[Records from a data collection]
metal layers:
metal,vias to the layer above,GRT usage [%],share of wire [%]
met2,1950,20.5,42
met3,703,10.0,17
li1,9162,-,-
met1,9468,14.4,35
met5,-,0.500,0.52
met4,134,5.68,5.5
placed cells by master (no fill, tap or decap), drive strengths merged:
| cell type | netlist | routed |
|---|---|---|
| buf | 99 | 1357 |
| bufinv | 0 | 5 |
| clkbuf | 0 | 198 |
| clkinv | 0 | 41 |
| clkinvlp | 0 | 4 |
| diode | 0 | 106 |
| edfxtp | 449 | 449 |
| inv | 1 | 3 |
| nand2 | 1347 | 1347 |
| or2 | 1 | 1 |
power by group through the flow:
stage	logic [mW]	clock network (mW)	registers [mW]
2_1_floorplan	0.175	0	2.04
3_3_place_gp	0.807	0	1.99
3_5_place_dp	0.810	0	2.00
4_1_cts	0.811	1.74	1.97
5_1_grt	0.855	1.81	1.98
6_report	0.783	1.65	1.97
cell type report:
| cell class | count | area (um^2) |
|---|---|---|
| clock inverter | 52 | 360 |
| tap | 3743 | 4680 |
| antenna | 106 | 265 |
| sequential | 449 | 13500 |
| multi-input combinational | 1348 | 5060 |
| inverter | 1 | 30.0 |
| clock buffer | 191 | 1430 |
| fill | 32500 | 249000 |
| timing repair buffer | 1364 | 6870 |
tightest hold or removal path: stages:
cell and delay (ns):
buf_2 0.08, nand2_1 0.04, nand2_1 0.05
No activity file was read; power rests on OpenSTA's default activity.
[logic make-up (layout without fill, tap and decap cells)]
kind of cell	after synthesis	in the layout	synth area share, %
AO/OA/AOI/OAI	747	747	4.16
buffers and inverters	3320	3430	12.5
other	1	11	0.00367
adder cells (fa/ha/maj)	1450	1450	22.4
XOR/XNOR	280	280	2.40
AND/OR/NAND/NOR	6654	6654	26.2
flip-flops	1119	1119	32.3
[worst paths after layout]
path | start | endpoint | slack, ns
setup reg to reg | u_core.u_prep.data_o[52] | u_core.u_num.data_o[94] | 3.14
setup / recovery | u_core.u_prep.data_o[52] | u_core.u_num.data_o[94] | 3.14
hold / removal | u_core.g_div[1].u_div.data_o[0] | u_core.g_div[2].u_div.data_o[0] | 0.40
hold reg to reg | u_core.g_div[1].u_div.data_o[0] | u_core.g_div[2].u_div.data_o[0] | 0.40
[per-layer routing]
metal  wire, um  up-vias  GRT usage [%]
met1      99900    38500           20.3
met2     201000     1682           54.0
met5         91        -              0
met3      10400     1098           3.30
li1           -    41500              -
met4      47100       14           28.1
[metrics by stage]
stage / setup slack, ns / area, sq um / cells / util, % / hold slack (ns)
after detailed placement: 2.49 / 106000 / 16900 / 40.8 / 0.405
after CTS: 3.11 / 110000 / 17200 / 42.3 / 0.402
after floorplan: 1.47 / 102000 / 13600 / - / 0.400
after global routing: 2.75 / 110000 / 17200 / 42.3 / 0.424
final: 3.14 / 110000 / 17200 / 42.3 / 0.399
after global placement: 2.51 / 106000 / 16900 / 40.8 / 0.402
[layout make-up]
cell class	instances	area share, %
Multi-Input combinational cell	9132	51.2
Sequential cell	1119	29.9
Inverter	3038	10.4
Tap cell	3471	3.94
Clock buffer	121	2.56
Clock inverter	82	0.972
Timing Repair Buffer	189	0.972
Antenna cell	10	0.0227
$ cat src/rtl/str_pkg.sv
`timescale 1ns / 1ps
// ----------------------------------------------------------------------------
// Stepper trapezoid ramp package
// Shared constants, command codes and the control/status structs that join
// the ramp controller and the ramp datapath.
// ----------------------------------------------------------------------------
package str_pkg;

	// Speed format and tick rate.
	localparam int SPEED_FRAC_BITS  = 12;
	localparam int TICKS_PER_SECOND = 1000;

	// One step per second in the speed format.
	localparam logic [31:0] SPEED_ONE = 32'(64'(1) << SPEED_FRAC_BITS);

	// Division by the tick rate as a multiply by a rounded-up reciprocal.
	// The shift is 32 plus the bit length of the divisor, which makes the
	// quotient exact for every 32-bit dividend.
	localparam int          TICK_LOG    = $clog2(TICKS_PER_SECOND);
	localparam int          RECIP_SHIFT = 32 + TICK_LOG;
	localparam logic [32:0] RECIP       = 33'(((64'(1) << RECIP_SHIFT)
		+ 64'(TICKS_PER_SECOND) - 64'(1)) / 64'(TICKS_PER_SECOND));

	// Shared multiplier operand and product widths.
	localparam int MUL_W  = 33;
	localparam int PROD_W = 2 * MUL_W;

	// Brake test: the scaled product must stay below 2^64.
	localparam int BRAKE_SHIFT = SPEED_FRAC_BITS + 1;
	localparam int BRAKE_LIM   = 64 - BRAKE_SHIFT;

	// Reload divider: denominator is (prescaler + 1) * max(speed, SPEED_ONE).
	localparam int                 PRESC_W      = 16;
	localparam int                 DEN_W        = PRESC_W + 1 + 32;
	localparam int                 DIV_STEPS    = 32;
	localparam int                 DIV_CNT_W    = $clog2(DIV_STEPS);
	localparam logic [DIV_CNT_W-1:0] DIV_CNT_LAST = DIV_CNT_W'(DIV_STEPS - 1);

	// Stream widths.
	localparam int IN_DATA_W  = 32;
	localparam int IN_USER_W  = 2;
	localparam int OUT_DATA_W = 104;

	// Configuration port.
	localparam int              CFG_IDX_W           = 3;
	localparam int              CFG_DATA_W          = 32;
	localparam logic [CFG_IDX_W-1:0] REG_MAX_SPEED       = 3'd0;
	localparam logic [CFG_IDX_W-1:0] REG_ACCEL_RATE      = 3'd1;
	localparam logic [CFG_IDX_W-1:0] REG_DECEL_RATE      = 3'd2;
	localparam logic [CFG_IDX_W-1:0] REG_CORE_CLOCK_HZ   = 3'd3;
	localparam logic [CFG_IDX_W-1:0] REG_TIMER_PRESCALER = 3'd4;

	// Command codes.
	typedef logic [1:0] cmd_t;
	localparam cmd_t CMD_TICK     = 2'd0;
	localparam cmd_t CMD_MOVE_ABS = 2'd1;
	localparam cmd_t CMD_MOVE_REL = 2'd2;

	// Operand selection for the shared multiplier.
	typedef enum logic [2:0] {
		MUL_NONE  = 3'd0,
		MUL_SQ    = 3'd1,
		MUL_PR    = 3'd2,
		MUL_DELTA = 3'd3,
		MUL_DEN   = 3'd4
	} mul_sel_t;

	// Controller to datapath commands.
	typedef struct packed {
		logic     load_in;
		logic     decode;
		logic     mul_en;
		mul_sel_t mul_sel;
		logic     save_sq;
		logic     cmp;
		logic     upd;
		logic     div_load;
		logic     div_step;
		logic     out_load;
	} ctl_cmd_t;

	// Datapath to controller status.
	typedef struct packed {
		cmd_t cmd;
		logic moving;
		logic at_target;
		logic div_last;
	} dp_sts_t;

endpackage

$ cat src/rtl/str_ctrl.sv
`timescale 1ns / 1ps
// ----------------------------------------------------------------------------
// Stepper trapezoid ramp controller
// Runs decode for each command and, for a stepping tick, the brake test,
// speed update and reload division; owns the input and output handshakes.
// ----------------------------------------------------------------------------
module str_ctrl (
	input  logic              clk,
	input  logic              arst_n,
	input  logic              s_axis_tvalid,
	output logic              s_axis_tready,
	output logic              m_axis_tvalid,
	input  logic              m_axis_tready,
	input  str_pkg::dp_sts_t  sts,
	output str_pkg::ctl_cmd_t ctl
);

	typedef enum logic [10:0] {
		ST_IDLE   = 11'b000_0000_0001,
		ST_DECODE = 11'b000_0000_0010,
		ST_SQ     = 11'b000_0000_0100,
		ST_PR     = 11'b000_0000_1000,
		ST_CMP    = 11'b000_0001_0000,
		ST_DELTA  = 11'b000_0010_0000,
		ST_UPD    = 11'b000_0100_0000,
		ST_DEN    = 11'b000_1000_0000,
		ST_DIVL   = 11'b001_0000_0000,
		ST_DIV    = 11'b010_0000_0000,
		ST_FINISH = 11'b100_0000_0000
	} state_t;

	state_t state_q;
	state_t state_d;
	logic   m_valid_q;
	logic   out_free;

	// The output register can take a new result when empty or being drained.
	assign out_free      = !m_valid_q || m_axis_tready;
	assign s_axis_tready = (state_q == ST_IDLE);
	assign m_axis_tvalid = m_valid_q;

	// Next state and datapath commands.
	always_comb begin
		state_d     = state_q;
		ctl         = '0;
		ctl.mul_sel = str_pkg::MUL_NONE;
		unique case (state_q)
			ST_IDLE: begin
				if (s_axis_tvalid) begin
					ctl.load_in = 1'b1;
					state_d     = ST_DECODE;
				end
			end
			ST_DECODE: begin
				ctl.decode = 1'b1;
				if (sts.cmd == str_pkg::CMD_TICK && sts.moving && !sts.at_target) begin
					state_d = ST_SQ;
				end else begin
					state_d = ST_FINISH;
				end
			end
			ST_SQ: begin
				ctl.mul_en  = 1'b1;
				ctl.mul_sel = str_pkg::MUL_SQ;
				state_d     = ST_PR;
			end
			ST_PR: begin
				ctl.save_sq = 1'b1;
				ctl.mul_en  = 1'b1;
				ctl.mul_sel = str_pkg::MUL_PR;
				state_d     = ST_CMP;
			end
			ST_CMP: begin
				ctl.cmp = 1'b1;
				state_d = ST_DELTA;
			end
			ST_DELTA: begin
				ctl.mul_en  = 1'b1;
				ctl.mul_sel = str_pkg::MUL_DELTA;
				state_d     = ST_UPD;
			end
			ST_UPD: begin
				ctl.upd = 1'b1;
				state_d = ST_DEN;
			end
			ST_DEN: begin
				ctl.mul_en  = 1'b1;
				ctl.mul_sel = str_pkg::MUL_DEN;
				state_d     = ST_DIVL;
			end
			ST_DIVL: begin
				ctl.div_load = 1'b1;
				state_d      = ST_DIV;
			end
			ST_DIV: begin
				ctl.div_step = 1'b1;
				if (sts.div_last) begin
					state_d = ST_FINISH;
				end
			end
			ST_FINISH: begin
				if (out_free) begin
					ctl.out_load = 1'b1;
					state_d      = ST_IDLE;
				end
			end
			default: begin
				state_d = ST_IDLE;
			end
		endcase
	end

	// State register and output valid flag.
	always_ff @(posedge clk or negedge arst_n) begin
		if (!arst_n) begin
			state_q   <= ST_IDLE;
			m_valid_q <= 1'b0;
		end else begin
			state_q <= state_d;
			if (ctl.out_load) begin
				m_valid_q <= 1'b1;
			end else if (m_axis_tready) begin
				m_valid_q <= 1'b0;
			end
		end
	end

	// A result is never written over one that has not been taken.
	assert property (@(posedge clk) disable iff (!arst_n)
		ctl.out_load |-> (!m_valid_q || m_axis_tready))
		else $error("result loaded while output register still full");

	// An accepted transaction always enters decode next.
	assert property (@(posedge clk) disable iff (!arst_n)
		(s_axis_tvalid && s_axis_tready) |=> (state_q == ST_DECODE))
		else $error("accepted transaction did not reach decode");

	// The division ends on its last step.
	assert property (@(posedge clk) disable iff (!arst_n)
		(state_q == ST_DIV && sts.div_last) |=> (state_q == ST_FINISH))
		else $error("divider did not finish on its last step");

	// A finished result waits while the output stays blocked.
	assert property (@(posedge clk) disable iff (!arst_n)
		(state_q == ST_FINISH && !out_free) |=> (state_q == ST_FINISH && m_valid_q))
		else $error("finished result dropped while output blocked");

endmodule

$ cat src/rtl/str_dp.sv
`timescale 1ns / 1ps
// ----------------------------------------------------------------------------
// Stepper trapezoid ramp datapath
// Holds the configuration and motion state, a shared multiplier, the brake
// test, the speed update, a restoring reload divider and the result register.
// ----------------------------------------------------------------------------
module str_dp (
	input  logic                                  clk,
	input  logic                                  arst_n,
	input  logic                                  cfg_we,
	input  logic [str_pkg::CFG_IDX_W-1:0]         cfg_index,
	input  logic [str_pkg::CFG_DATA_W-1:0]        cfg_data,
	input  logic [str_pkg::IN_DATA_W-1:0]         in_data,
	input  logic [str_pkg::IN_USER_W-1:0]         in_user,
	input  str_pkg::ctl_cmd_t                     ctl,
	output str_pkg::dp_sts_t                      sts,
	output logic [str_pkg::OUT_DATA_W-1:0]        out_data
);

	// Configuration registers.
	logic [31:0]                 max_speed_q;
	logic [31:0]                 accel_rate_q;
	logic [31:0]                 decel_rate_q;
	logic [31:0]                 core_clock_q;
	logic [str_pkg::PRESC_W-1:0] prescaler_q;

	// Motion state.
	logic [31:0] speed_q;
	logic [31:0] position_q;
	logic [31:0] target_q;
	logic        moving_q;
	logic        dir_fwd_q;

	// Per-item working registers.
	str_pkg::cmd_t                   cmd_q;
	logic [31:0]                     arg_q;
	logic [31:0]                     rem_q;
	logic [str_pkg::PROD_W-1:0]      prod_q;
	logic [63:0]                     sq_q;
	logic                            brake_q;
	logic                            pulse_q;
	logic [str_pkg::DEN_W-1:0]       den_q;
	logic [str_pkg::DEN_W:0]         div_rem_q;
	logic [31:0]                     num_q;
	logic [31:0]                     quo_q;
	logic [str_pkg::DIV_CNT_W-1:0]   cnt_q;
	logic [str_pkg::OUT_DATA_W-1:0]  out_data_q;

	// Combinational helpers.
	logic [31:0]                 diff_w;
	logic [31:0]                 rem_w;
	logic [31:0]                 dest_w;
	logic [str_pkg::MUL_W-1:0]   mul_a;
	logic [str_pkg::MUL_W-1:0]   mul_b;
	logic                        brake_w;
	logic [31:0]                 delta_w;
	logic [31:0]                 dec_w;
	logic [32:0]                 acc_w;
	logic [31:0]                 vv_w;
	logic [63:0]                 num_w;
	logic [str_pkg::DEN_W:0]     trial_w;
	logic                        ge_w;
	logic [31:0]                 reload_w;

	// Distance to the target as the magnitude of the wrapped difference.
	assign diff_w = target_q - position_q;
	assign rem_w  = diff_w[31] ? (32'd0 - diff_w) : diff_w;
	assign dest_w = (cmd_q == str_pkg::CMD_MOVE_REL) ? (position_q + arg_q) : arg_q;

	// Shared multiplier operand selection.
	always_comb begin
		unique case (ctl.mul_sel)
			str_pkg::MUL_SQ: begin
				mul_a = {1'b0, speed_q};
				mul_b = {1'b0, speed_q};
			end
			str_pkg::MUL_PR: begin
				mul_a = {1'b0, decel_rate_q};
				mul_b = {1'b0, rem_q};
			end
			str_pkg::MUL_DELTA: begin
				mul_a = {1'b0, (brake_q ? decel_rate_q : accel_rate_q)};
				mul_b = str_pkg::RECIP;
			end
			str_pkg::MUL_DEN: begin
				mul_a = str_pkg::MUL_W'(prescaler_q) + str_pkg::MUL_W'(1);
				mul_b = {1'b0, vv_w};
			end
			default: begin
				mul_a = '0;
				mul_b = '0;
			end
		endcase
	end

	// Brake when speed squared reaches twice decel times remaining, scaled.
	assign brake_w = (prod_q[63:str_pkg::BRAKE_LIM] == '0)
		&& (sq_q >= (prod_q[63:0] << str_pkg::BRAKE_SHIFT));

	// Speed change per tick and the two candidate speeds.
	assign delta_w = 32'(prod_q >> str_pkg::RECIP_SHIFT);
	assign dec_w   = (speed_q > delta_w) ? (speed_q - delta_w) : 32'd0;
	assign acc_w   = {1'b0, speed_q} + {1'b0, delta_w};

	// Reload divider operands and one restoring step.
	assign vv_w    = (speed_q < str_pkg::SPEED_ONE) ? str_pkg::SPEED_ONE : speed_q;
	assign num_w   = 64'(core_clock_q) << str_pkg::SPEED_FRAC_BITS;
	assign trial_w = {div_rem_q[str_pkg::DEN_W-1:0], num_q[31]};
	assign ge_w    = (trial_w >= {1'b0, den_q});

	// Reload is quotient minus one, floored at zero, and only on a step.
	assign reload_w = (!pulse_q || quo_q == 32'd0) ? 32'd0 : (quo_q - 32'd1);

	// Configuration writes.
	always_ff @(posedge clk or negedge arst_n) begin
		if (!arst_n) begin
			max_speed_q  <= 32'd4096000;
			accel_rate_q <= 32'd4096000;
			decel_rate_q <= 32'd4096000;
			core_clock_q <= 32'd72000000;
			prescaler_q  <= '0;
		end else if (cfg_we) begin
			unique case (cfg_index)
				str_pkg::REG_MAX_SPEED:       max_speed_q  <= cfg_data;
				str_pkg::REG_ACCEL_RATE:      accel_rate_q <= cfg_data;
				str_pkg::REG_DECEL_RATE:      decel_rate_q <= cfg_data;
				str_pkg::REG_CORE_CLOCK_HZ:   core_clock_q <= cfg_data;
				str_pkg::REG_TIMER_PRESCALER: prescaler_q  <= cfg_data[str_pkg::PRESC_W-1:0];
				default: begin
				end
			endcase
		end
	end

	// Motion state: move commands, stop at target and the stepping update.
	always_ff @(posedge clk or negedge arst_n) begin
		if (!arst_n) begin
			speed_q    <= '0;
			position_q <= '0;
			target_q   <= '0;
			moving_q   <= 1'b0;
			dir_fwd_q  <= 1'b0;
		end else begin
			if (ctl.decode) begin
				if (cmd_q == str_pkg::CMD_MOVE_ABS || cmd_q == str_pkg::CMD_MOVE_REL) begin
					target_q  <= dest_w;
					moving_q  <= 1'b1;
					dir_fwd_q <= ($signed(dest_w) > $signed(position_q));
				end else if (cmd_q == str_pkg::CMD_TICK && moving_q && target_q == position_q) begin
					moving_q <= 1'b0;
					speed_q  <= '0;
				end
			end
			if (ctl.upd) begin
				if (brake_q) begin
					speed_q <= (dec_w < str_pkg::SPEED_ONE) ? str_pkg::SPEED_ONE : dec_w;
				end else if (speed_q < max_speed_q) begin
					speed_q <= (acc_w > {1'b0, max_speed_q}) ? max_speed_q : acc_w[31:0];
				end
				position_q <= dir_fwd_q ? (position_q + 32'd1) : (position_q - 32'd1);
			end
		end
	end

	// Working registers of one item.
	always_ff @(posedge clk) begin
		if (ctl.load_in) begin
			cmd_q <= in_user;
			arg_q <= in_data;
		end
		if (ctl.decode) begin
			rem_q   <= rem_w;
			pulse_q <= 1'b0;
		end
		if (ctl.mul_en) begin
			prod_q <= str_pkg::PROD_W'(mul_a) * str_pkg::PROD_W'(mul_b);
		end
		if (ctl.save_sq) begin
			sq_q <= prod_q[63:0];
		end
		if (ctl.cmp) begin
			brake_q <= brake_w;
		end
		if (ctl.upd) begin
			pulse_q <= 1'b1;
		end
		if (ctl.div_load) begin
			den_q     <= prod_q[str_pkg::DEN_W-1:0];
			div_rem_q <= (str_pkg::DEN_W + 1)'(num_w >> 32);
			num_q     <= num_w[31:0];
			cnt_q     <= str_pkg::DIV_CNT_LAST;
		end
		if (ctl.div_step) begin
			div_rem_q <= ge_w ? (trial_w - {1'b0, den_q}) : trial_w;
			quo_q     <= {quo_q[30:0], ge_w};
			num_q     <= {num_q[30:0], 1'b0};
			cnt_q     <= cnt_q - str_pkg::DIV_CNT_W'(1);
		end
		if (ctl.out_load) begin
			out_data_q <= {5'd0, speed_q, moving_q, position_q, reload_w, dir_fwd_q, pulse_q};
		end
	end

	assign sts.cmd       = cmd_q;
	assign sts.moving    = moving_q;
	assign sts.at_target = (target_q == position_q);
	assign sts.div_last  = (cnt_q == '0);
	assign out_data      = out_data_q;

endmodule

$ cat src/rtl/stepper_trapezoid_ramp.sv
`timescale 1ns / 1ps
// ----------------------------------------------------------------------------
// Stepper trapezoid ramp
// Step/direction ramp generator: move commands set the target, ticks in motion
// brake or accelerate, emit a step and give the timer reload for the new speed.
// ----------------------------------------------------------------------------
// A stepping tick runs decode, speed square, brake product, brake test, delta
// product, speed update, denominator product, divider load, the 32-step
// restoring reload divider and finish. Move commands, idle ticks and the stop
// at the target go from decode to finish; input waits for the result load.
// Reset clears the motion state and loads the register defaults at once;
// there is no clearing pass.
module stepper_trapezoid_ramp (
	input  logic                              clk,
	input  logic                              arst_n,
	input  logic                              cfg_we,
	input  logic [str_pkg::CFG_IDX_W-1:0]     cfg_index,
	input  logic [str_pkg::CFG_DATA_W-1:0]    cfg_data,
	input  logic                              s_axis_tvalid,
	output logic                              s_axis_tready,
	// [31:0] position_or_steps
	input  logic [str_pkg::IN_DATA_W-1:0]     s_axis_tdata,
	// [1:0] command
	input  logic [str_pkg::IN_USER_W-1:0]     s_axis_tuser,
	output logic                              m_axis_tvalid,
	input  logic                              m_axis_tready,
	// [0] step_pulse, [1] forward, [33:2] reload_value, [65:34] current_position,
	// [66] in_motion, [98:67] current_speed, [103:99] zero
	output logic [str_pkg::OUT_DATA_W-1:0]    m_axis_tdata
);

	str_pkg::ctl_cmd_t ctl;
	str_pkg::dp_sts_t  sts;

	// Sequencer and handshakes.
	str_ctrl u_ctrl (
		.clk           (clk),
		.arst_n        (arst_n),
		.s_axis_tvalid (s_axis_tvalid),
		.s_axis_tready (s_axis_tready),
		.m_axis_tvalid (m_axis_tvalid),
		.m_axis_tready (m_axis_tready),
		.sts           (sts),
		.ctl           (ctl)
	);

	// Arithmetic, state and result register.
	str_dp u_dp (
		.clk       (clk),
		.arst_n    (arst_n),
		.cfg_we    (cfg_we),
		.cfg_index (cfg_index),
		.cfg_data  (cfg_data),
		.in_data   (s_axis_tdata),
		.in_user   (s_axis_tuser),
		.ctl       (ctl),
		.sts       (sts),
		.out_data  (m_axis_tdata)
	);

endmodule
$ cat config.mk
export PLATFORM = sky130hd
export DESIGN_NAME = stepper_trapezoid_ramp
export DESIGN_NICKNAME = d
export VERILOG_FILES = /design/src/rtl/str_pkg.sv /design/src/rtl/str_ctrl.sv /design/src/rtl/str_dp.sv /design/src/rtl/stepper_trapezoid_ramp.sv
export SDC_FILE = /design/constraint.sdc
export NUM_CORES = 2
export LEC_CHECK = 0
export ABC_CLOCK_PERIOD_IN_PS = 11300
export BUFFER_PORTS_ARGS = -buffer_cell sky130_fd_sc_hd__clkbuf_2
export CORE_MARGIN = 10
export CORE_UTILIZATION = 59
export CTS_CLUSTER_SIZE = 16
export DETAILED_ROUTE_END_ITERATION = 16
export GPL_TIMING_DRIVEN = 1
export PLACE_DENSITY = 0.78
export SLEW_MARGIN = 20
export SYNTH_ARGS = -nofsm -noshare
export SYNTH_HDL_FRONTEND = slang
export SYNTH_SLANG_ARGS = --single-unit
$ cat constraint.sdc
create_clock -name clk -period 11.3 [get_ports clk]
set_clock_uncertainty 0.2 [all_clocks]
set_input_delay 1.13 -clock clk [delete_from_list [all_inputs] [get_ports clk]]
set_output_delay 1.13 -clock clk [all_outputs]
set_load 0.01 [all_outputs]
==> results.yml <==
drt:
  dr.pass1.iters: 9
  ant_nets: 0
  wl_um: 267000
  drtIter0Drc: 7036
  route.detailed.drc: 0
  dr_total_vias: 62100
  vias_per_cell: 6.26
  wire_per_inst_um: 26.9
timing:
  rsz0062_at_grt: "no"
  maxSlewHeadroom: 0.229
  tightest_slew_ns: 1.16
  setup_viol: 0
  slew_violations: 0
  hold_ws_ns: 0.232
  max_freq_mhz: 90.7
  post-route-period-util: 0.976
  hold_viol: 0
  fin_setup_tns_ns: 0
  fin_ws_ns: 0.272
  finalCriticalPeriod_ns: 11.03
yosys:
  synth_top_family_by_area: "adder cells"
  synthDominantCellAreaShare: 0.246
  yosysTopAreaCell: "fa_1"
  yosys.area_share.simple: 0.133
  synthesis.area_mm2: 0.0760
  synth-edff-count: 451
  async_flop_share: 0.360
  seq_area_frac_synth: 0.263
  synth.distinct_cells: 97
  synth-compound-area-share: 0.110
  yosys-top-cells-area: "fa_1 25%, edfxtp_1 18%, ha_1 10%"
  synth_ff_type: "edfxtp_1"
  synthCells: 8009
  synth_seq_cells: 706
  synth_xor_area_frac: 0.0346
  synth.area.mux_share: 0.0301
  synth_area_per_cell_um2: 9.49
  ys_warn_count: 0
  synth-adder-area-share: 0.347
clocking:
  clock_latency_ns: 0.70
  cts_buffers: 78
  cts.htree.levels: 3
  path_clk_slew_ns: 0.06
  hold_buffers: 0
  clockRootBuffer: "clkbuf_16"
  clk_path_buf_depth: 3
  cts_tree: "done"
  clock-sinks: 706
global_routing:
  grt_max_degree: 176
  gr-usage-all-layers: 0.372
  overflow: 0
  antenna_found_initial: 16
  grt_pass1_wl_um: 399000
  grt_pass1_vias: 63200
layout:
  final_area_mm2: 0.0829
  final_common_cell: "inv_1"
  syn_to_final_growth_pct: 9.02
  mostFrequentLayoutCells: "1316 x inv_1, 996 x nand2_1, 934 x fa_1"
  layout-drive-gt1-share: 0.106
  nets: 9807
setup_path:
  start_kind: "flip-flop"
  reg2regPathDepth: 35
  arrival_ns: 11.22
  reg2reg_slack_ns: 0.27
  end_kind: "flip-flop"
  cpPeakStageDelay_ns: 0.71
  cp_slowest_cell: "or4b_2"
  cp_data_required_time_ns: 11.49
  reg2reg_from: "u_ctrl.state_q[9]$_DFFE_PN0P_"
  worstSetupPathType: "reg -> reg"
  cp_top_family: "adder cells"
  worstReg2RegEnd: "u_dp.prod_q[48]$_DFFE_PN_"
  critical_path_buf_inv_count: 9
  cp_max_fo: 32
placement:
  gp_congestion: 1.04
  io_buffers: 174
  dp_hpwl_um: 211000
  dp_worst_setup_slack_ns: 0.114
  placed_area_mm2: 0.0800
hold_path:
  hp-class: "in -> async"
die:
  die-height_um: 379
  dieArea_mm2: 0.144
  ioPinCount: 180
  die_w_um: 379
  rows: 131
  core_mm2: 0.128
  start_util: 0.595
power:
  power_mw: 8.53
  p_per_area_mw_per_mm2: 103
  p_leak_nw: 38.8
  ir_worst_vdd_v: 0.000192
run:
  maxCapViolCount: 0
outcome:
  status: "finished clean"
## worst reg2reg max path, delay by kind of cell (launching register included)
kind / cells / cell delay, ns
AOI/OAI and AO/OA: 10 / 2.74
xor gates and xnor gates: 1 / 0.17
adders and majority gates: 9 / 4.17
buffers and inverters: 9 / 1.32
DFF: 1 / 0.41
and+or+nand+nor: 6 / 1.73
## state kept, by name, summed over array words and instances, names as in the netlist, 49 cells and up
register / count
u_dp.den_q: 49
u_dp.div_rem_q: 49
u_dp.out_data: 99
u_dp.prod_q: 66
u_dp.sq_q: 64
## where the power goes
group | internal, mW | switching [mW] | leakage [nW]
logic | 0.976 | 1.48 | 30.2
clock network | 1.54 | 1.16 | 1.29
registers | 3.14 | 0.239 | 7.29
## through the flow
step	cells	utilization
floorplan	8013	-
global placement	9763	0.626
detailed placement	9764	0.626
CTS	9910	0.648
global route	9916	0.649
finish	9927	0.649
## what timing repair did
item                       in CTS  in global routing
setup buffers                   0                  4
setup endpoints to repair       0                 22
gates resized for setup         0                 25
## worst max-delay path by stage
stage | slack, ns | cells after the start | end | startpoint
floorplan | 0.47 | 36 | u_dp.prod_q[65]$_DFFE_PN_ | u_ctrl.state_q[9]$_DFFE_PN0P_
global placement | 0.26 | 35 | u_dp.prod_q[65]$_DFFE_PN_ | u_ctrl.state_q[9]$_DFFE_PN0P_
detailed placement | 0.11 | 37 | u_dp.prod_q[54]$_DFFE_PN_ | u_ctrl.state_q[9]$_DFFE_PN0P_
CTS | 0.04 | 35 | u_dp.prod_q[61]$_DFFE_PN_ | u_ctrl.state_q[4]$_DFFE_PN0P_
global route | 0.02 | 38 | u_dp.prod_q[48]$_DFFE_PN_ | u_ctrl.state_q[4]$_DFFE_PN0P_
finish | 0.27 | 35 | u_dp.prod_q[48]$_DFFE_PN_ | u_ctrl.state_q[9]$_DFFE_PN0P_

» **PROBLEM DESCRIPTION**
When the word "decap" occurs in a line above, list that line.

» **TASK RESULT**
placed cells by master (no fill, tap or decap), drive strengths merged:
[logic make-up (layout without fill, tap and decap cells)]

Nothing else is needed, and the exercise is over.